We have a one-year development plan, but we also have to be flexible, because we have to meet the needs of the class as a whole, as well as the specific needs of individual children. This requires that we adapt and sometimes deviate from prepared plans, and even create new courses, if necessary, when we have some specific needs to meet. For example, we can create a story about cooperation if the group is not finding it easy to work collectively. If an individual child lacks confidence we can give them a role in the story that gives them high status and will build their confidence. If a child has difficulty listening to others, we can give them a role that requires that they pay specific attention to what others say etc. So in this sense we try to use the plans as a means of facilitating the children. We facilitate the children not the plans. The structures are only that, structures. We always try to start from the children in font of us, not what we have on paper.

It is also useful for parents to challenge their child with different activities. Story challenges the imagination in the way that TV or digital games don’t because in drama the child has to do most of the work, while TV and gaming technology does the work for them. Children will often complain of boredom when they really mean that they are challenged, resisting the challenge, or find it difficult. It is worth pointing out that boredom is useful because it stimulates the imagination (most stories are invented out of boredom) and throws the child back on their own resources to deal with it. Parents should not be bullied by cries of “I’m bored” into solving the problem for their child!

There are several reasons why children may not speak and it is hard to generalise. There may be particular learning or development issues for example. There are other considerations also. There may be difficulties that are rooted at home, or school. Furthermore children do not develop at the same rate, at the same pace. Some need more time than others to adapt to the culture of the DRE Centre, which is a radical departure from school.
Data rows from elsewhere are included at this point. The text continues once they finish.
$ cat src/hw/flash_guard_pkg.sv
// constants, opcodes and status layout of the flash write guard
package flash_guard_pkg;

  // opcodes
  localparam logic [7:0] OP_WREN    = 8'h06;
  localparam logic [7:0] OP_WRDI    = 8'h04;
  localparam logic [7:0] OP_CE_A    = 8'h60;
  localparam logic [7:0] OP_CE_B    = 8'h62;
  localparam logic [7:0] OP_CE_C    = 8'hc7;
  localparam logic [7:0] OP_RDSR    = 8'h05;
  localparam logic [7:0] OP_WRSR    = 8'h01;

  // status byte 1 bit positions
  localparam int unsigned SR_BUSY   = 0;
  localparam int unsigned SR_WEL    = 1;
  localparam int unsigned SR_BP0    = 2;
  localparam int unsigned SR_EPE    = 5;
  localparam int unsigned SR_BPL    = 7;
  // status byte 2 bit positions
  localparam int unsigned SR2_BUSY  = 0;
  localparam int unsigned SR2_EPE   = 5;

  // reset and shipped values
  localparam logic BP0_SHIPPED      = 1'b0;
  localparam logic BPL_POWER_UP     = 1'b0;

  // timing
  localparam int unsigned CLK_FREQ_HZ         = 40_000_000;
  localparam int unsigned CHIP_ERASE_TIME_MS  = 100;
  localparam int unsigned CHIP_ERASE_CYCLES   =
    CHIP_ERASE_TIME_MS * (CLK_FREQ_HZ / 1000);
  localparam int unsigned ERASE_CNT_W         = 32;

  // pin synchroniser lanes
  localparam int unsigned SYNC_W    = 4;
  localparam int unsigned IDX_SCK   = 0;
  localparam int unsigned IDX_CS    = 1;
  localparam int unsigned IDX_MOSI  = 2;
  localparam int unsigned IDX_WP    = 3;
  localparam logic [3:0] SYNC_RESET = 4'ha;

  typedef enum logic [2:0] {
    CMD_OTHER,
    CMD_WREN,
    CMD_WRDI,
    CMD_CHIP_ERASE,
    CMD_RDSR,
    CMD_WRSR
  } cmd_e;

  function automatic cmd_e decode_op(input logic [7:0] op);
    cmd_e c;
    c = CMD_OTHER;
    if (op == OP_WREN) c = CMD_WREN;
    if (op == OP_WRDI) c = CMD_WRDI;
    if (op == OP_CE_A || op == OP_CE_B || op == OP_CE_C) c = CMD_CHIP_ERASE;
    if (op == OP_RDSR) c = CMD_RDSR;
    if (op == OP_WRSR) c = CMD_WRSR;
    return c;
  endfunction

endpackage

$ cat src/hw/erase_timer.sv
// self-timed chip erase sequencer with failure capture
`timescale 1ns/1ps
module erase_timer
  import flash_guard_pkg::*;
#(
  parameter int unsigned ERASE_CYCLES = CHIP_ERASE_CYCLES
)(
  // clock and reset
  input  wire logic  clk_in,
  input  wire logic  srst_in,
  // control
  input  wire logic  start_in,
  input  wire logic  fail_in,
  // state
  output logic       busy_out,
  output logic       done_out,
  output logic       error_out
);
  import flash_guard_pkg::*;

  typedef struct packed {
    logic                   busy;
    logic [ERASE_CNT_W-1:0] cnt;
    logic                   done;
    logic                   err;
    logic                   fail_seen;
  } timer_s;

  timer_s st;
  timer_s next_st;

  always_comb begin
    next_st      = st;
    next_st.done = 1'b0;
    if (st.busy) begin
      next_st.fail_seen = st.fail_seen | fail_in;
      if (st.cnt == '0) begin
        next_st.busy = 1'b0;
        next_st.done = 1'b1;
        next_st.err  = st.fail_seen | fail_in;
      end else begin
        next_st.cnt = st.cnt - ERASE_CNT_W'(1);
      end
    end else if (start_in) begin
      // error flag describes the latest cycle only
      next_st.busy      = 1'b1;
      next_st.cnt       = ERASE_CNT_W'(ERASE_CYCLES - 1);
      next_st.err       = 1'b0;
      next_st.fail_seen = 1'b0;
    end
  end

  always_ff @(posedge clk_in) begin
    if (srst_in) begin
      st <= '0;
    end else begin
      st <= next_st;
    end
  end

  assign busy_out  = st.busy;
  assign done_out  = st.done;
  assign error_out = st.err;

endmodule

$ cat src/hw/flash_write_guard.sv
// command-level write guard and chip erase of a serial flash
`timescale 1ns/1ps

module flash_write_guard
  import flash_guard_pkg::*;
#(
  parameter int unsigned ERASE_CYCLES = CHIP_ERASE_CYCLES
)(
  // clock and reset
  input  wire logic  clk_in,
  input  wire logic  srst_in,
  // serial bus pins
  input  wire logic  sck_in,
  input  wire logic  cs_n_in,
  input  wire logic  mosi_in,
  output logic       miso_out,
  output logic       miso_oe_out,
  // write-protect pin
  input  wire logic  wp_n_in,
  // nonvolatile store of the array protect bit
  input  wire logic  bp0_nv_in,
  output logic       bp0_nv_out,
  output logic       bp0_nv_we_out,
  // array interface
  input  wire logic  erase_fail_in,
  output logic       array_erase_out,
  // status
  output logic       write_latch_flag_out,
  output logic       busy_out,
  output logic       array_protect_bit_out,
  output logic       protect_lock_bit_out,
  output logic       erase_program_error_flag_out,
  output logic       hw_locked_out
);
  import flash_guard_pkg::*;

  typedef struct packed {
    logic       loaded;
    logic       write_latch_flag;
    logic       bp0;
    logic       protect_lock_bit;
    logic [2:0] bit_cnt;
    logic [1:0] byte_cnt;
    logic [7:0] opcode;
    logic [7:0] shift;
    logic [7:0] wr_byte;
    logic       miso;
    logic       miso_oe;
    logic       sck_d;
    logic       cs_d;
    logic       nv_we;
  } guard_s;

  guard_s st;
  guard_s next_st;

  // chip select idles high; a zero here would fake a release after reset
  localparam guard_s GUARD_RESET = '{cs_d: 1'b1, default: '0};

  logic [SYNC_W-1:0] pins;
  logic [SYNC_W-1:0] lvl;
  logic              sck;
  logic              cs_n;
  logic              mosi;
  logic              wp_n;
  logic              sck_rise;
  logic              sck_fall;
  logic              cs_fall;
  logic              cs_rise;
  logic              aligned;
  logic              misaligned;
  logic              hw_locked;
  logic              erase_start;
  logic              erase_busy;
  logic              erase_done;
  logic              erase_err;
  cmd_e              cmd;
  logic [7:0]        rd_byte;

  assign pins = {wp_n_in, mosi_in, cs_n_in, sck_in};

  pin_sync3 u_sync (
    .clk_in    (clk_in),
    .srst_in   (srst_in),
    .pins_in   (pins),
    .level_out (lvl)
  );

  erase_timer #(
    .ERASE_CYCLES (ERASE_CYCLES)
  ) u_timer (
    .clk_in    (clk_in),
    .srst_in   (srst_in),
    .start_in  (erase_start),
    .fail_in   (erase_fail_in),
    .busy_out  (erase_busy),
    .done_out  (erase_done),
    .error_out (erase_err)
  );

  assign sck  = lvl[IDX_SCK];
  assign cs_n = lvl[IDX_CS];
  assign mosi = lvl[IDX_MOSI];
  assign wp_n = lvl[IDX_WP];

  assign sck_rise = sck & ~st.sck_d;
  assign sck_fall = ~sck & st.sck_d;
  assign cs_fall  = ~cs_n & st.cs_d;
  assign cs_rise  = cs_n & ~st.cs_d;

  // a command counts only with a whole opcode and a byte-aligned end, except that a misaligned chip erase still clears the latch
  assign aligned    = (st.bit_cnt == 3'h0) && (st.byte_cnt != 2'h0);
  assign misaligned = (st.bit_cnt != 3'h0) && (st.byte_cnt != 2'h0);
  assign cmd        = decode_op(st.opcode);
  assign hw_locked  = ~wp_n & st.protect_lock_bit;

  // erase only on release, whole opcode, latch set, array unprotected
  assign erase_start = cs_rise && aligned && !erase_busy &&
                       (cmd == CMD_CHIP_ERASE) && st.write_latch_flag &&
                       !st.bp0;

  // status bytes are built live so reads work mid-erase
  function automatic logic [7:0] status_byte(input logic second);
    logic [7:0] b;
    b = 8'h00;
    if (second) begin
      b[SR2_BUSY] = erase_busy;
      b[SR2_EPE]  = erase_err;
    end else begin
      b[SR_BUSY]  = erase_busy;
      b[SR_WEL]   = st.write_latch_flag;
      b[SR_BP0]   = st.bp0;
      b[SR_EPE]   = erase_err;
      b[SR_BPL]   = st.protect_lock_bit;
    end
    return b;
  endfunction

  always_comb begin
    next_st       = st;
    next_st.sck_d = sck;
    next_st.cs_d  = cs_n;
    next_st.nv_we = 1'b0;
    rd_byte       = status_byte(~st.byte_cnt[0]);

    // the stored protect bit is taken once, after reset is released
    if (!st.loaded) begin
      next_st.loaded = 1'b1;
      next_st.bp0    = bp0_nv_in;
    end

    if (cs_fall) begin
      next_st.bit_cnt  = 3'h0;
      next_st.byte_cnt = 2'h0;
      next_st.opcode   = 8'h00;
    end else if (!cs_n && sck_rise) begin
      next_st.shift   = {st.shift[6:0], mosi};
      next_st.bit_cnt = st.bit_cnt + 3'h1;
      if (st.bit_cnt == 3'h7) begin
        // byte count saturates; trailing bytes are ignored
        if (st.byte_cnt != 2'h3) begin
          next_st.byte_cnt = st.byte_cnt + 2'h1;
        end
        if (st.byte_cnt == 2'h0) begin
          next_st.opcode = {st.shift[6:0], mosi};
        end
        if (st.byte_cnt == 2'h1) begin
          next_st.wr_byte = {st.shift[6:0], mosi};
        end
      end
    end

    // mode 0: data out changes on the falling edge
    if (cs_n) begin
      next_st.miso_oe = 1'b0;
      next_st.miso    = 1'b0;
    end else if (sck_fall && cmd == CMD_RDSR &&
                 st.byte_cnt != 2'h0) begin
      next_st.miso_oe = 1'b1;
      next_st.miso    = rd_byte[3'h7 - st.bit_cnt];
    end

    // commands other than status read are ignored while erasing
    if (cs_rise && !erase_busy) begin
      if (misaligned) begin
        if (cmd == CMD_CHIP_ERASE) begin
          next_st.write_latch_flag = 1'b0;
        end
      end else if (aligned) begin
        unique case (cmd)
          CMD_WREN: begin
            next_st.write_latch_flag = 1'b1;
          end
          CMD_WRDI: begin
            next_st.write_latch_flag = 1'b0;
          end
          CMD_CHIP_ERASE: begin
            // latch clears on a skipped or a started erase alike
            if (st.write_latch_flag) begin
              next_st.write_latch_flag = 1'b0;
            end
          end
          CMD_WRSR: begin
            if (st.write_latch_flag && st.byte_cnt >= 2'h2 && !hw_locked) begin
              next_st.bp0   = st.wr_byte[SR_BP0];
              next_st.nv_we = 1'b1;
              if (wp_n) begin
                next_st.protect_lock_bit = st.wr_byte[SR_BPL];
              end else begin
                next_st.protect_lock_bit = st.protect_lock_bit | st.wr_byte[SR_BPL];
              end
              next_st.write_latch_flag = 1'b0;
            end
          end
          CMD_RDSR, CMD_OTHER: begin
          end
        endcase
      end
    end
  end

  always_ff @(posedge clk_in) begin
    if (srst_in) begin
      st <= GUARD_RESET;
    end else begin
      st <= next_st;
    end
  end

  assign miso_out                     = st.miso;
  assign miso_oe_out                  = st.miso_oe;
  assign bp0_nv_out                   = st.bp0;
  assign bp0_nv_we_out                = st.nv_we;
  assign array_erase_out              = erase_busy;
  assign write_latch_flag_out         = st.write_latch_flag;
  assign busy_out                     = erase_busy;
  assign array_protect_bit_out        = st.bp0;
  assign protect_lock_bit_out         = st.protect_lock_bit;
  assign erase_program_error_flag_out = erase_err;
  assign hw_locked_out                = hw_locked;
endmodule

$ cat src/hw/pin_sync3.sv
// three-stage synchroniser with agreement filter for the pin inputs
`timescale 1ns/1ps
module pin_sync3
  import flash_guard_pkg::*;
(
  // clock and reset
  input  wire logic                clk_in,
  input  wire logic                srst_in,
  // raw pins and filtered levels
  input  wire logic [SYNC_W-1:0]   pins_in,
  output logic      [SYNC_W-1:0]   level_out
);
  import flash_guard_pkg::*;

  typedef struct packed {
    logic [SYNC_W-1:0] s1;
    logic [SYNC_W-1:0] s2;
    logic [SYNC_W-1:0] s3;
    logic [SYNC_W-1:0] level;
  } sync_s;

  sync_s st;
  sync_s next_st;

  always_comb begin
    next_st    = st;
    next_st.s1 = pins_in;
    next_st.s2 = st.s1;
    next_st.s3 = st.s2;
    // a lane changes only once stages two and three agree
    next_st.level = (~(st.s2 ^ st.s3) & st.s2) |
                    ((st.s2 ^ st.s3) & st.level);
  end

  always_ff @(posedge clk_in) begin
    if (srst_in) begin
      st <= {SYNC_RESET, SYNC_RESET, SYNC_RESET, SYNC_RESET};
    end else begin
      st <= next_st;
    end
  end

  assign level_out = st.level;

endmodule

$ cat config.mk
export PLATFORM = sky130hd
export DESIGN_NAME = flash_write_guard
export DESIGN_NICKNAME = d
export VERILOG_FILES = /design/src/hw/flash_guard_pkg.sv /design/src/hw/erase_timer.sv /design/src/hw/flash_write_guard.sv /design/src/hw/pin_sync3.sv
export SDC_FILE = /design/constraint.sdc
export NUM_CORES = 1
export LEC_CHECK = 0
export ABC_AREA = 1
export BUFFER_PORTS_ARGS = -buffer_cell sky130_fd_sc_hd__buf_2
export CORE_MARGIN = 5
export CORE_UTILIZATION = 60
export CTS_BUF_LIST = sky130_fd_sc_hd__clkbuf_2
export DETAILED_ROUTE_END_ITERATION = 8
export PLACE_DENSITY = 0.86
export SYNTH_ARGS = -nofsm -noshare
export SYNTH_HDL_FRONTEND = slang
export SYNTH_HIERARCHICAL = 1
export SYNTH_SLANG_ARGS = --single-unit
export TNS_END_PERCENT = 5
$ cat constraint.sdc
create_clock -name clk_in -period 3.9 [get_ports clk_in]
set_input_delay 0.975 -clock clk_in [delete_from_list [all_inputs] [get_ports clk_in]]
set_output_delay 0.975 -clock clk_in [all_outputs]
set_load 0.02 [all_outputs]
**Word level (Yosys, flattened, before mapping)**

Cells that the tools add are included.
W data, S select, Z words.

- Bits in registers: 89
- Input port bits: 8
- Logic and storage cells: 150

- Add/sub/neg operators: 4
- Order comparisons: 2
- Eq/ne operators: 19
- Multiplexer cells: 42
- Bitwise operators: 22
- Reduce and logical (&&, ||, !) cells: 39

Operators with widths:

| cell | number |
|---|---|
| $mux W33 | 2 |
| $mux W38 | 1 |
| $logic_not A32 Y1 | 1 |
| $mux W32 | 1 |
| $sub A32 B1 Y32 const B | 1 |
| $mux W29 | 1 |
| $eq A8 B3 Y1 const B | 3 |
| $mux W8 | 3 |
| $mux W3 | 7 |
| $eq A8 B7 Y1 const B | 2 |
| $mux W16 | 1 |
| $mux W2 | 8 |
| $mux W1 | 14 |
| $logic_and A1 B1 Y1 | 13 |
| $mux W13 | 1 |
| $mux W10 | 1 |
| $not A1 Y1 | 10 |
| $reduce_and A5 Y1 | 2 |
| $eq A3 B3 Y1 const B | 3 |
| $and A4 B4 Y4 | 2 |
| $eq A8 B1 Y1 const B | 1 |
| $eq A8 B8 Y1 const B | 1 |
| $eq A3 B2 Y1 const B | 2 |
| $ne A2 B2 Y1 const B | 3 |
| 28 further kinds | 44 |

**Longest topological paths before layout**

- Word-level depth: 13
- Mapped depth: 13

**Modules after synthesis**

Netlist, hierarchy kept.

By module, submodules not included:

| module | instances | cells an instance | area an instance (µm²) | sequential area each (µm²) |
|---|---|---|---|---|
| erase_timer | 1 | 353 | 2289.7 | 720.7 |
| flash_write_guard | 1 | 213 | 1492.7 | 620.6 |
| pin_sync3 | 1 | 61 | 529.3 | 320.3 |

**Least setup slack after synthesis**

OpenSTA, ideal clock, no wires.

- Path type: reg-to-reg
- Start point: register st[29] (netlist name)
- End point: register u_timer/st[11] (netlist name)
- Library setup time: 121 ps
- Arrival time: 2100 ps
- Setup slack: 1679 ps
- Cell stages (with the launch flop): 11
- Path buffers: 0
- Clock period less this slack: 2221 ps
- Cells stage by stage: dfxtp_1 -> inv_1 -> ha_1 -> nor2_1 -> nand4_1 -> nor4_1 -> nand2_1 -> inv_1 -> nor2_2 -> inv_1 -> a21oi_1

RTL lines:

| element | RTL line | source |
|---|---|---|
| to (signal assigned) | erase_timer.sv:57 | `st <= next_st;` |
| to (decl) | erase_timer.sv:29 | `timer_s st;` |

==> key figures <==
Placed design
  – Cell total after placement: 725
  – Post-DP HPWL: between 6 and 7 mm
  – Count of input and output buffers: 18
  – Placed cell areas: approximately 4400 µm²
  – Routability congestion estimate: about 0.9

Global route
  – Antenna violations before repair: 0
  – First-pass GRT wire length: around 16 mm
  – Overall Global Routing Usage: about 22%
  – Largest net degree at the start of global routing: 36
  – Grt total ovfl: 0
  – Vias in the first global route: about 3600

Final layout
  – Ant. Diodes: 0
  – Fin cells: 741
  – Area grow syn2layout: 4.69%
  – Commonest non-fill, non-tap cell in the layout: nand2_1
  – Cell area after layout: ~4500 µm²
  – Share of layout cells above drive strength 1: between 10 and 15%
  – Commonest non-fill, non-tap cells in the layout: nand2_1 (133), nor2_1 (108), inv_1 (83)
  – Final #Nets: ~660

Yosys
  – Mapped Area: 4290 µm²
  – Syn Inst Count: between 600 and 700
  – Ys Warns: 6
  – Average size of a mapped cell: about 6.9 µm²
  – Synth Net Count: approximately 640

Worst setup path
  – R2R Setup Slk: approximately 1200 ps
  – CP startpoint: st[29]
  – Crit path largest cell delay: between 500 and 600 ps
  – CP max-delay cell: nor4_1
  – Critical path class: flip-flop to flip-flop
  – Kind of end point of the critical path: flip-flop
  – Worst reg2reg path depth: 10
  – Worst r2r src: st[29]
  – CP Launch Type: flip-flop
  – Critical R2R Capture: u_timer/st[11]
  – Crit-path max FO: 10
  – CP Data Arrival Time: between 3000 and 4000 ps
  – Worst EP required: ~4300 ps
  – Cell Chain, Critical Path: inv_1 -> ha_1 -> nor2_1 -> nand4_1 -> nor4_1 -> nand2_1 -> inv_1 -> nor2_2 -> inv_1 -> a21oi_1
  – Most common cell type on the critical path: inv_1

Power
  – Overall Power: roughly 1300 µW
  – PD cells: between 200 and 300 nW/µm²
  – Leak: 0.00216 µW
  – Maximum VDD drop: 356 µV

Clocking
  – CTS Root Cell: clkbuf_2
  – Clock slew at reported path FFs: approximately 230 ps
  – Setup bufs post-CTS: 0
  – TritonCTS buffer count: 9
  – Post_cts resized: 0
  – Clk_lat worst skew: 540 ps
  – CTS tree: built
  – H-tree depth: 3
  – Clock Tree Buf Depth: 2
  – Hold_buf cts: 0
  – Clock sink count: 82

Routing
  – Initial drt markers: about 250
  – Total wire length: 9.21 mm
  – Vias per cell: 5.30
  – First-pass iteration count of the detailed router: 5
  – Routed Antenna Nets: 0
  – DRC errors left: 0
  – WL per Instance: 12.4 µm
  – Vias: roughly 3900

STA
  – Max-slew headroom at the worst pin: 46.1%
  – Final setup viols: 0
  – Fin Setup TNS: 0 ps
  – RSZ-0062 raised after global routing: no
  – Clock period minus worst slack: approximately 2700 ps
  – Slew Limit Fails: 0
  – Final hold vios: 0
  – Clk_skew: around 30 ps
  – Fmax: around 370 MHz
  – Final Cycle Share: a little over two thirds
  – Hold Slack: roughly 420 ps
  – Worst Tran Pin Value: between 800 and 900 ps

Floorplanning
  – FP Rows: 30
  – Area of the die: roughly 8900 µm²
  – IO Count: 19
  – Die height: about 95 µm
  – Initial core utilization: 62.5%
  – Core Area: about 7000 µm²
  – Die W: approximately 95 µm

Worst hold path
  – Hold path endpoint: u_sync/next_st[4]
  – Hold Path Class: flip-flop to flip-flop
  – Min-delay src: u_sync/next_st[8]
  – Hold Path Depth: 2

Status
  – Run status: completed

Flow run
  – Max_cap viols: 0
==> worst max-delay path by stage <==
stage          slack [ps]  cells after the start        endpoint
6_report             1180                     10  u_timer/st[11]
5_1_grt               910                     10  u_timer/st[15]
4_1_cts              1200                     10  u_timer/st[11]
2_1_floorplan        1680                     10  u_timer/st[11]
3_5_place_dp         1240                     10  u_timer/st[28]
3_3_place_gp         1390                     10  u_timer/st[13]
==> where the power goes <==
part           leakage [µW]  total (µW)  switching [µW]  internal [µW]
combinational       0.00143        31.5            21.5           9.92
clock             0.0000662         452             301            152
sequential         0.000663         849            3.01            846
total               0.00216        1330             325           1010
==> metrics by stage <==
| step | setup WS [ps] | util, % |
|---|---|---|
| floorplan | 1680 | - |
| global placement | 1390 | 63.7 |
| detailed placement | 1240 | 63.7 |
| CTS | 1200 | 65.4 |
| global route | 906 | 65.4 |
| finish | 1180 | 65.4 |
==> sequential cells by signal, indices dropped and copies added (netlist names), 4 cells and up, named ones only <==
| name | flops |
|---|---|
| st | 25 |
| u_sync/st | 4 |
| u_sync/next_st | 8 |
| u_timer/st | 33 |
==> worst max-delay path, delay by kind of cell, from the launching register on <==
family / cells / cell delay [ps]
AOI/OAI and AO/OA: 1 / 60
and+or+nand+nor: 5 / 1310
adders and majority gates: 1 / 240
buffers and inverters: 3 / 520
DFF: 1 / 500
==> layer usage <==
metal	up-vias	GRT usage (%)	part of all wire, %
li1	2004	-	-
met1	1796	27.6	46
met2	115	36.9	48
met3	16	5.18	4.9
met4	0	6.85	1.3
met5	-	0	0
==> final cells by class <==
cell class	instances	area (µm²)
Clock inverter	6	66.3
Multi-Input combinational cell	441	2190
Clock buffer	10	50.0
Fill cell	609	2380
Sequential cell	82	1640
Timing Repair Buffer	19	97.6
Inverter	87	332
Tap cell	96	120
Note: power is estimated with default switching activity, not from simulation.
It is possible that the kind of active participation and taking responsibility required in DiE are limited in the daily or school environment, where parents often micro manage every aspect of the child’s life, or transmission teaching requires little dialogue between teacher and pupil. Suddenly, at the DRE Centre, s/he needs to participate actively and take responsibility for his/her own learning, learning to learn, and perhaps s/he is not yet ready or does not know how to proceed. Of course, there may be other reasons. For example, s/he has not yet acquired language skills or the confidence to use them that participation in drama nurtures over time, and s/he prefers doing over talking. It maybe s/he is a visual thinker etc. Each child is different, and it is our role to identify the cause that lies beneath any symptomatic behaviour.

To do this, teacher-facilitators usually do two things. Firstly, communicate with the parents of the child, understand what the child’s life and school environment is like, and discuss any significant events that can impact on the child’s development. Secondly, having done this, our staff will find stories and situations from our teaching materials that resonate with the child’s own lived experience. This will help the child to participate actively and contribute to the exploration by the whole class. Over time, with patience and understanding and care, the child will gain different experience through practice in the class,which, with the support of his/her family, will enable the child to participate more fully.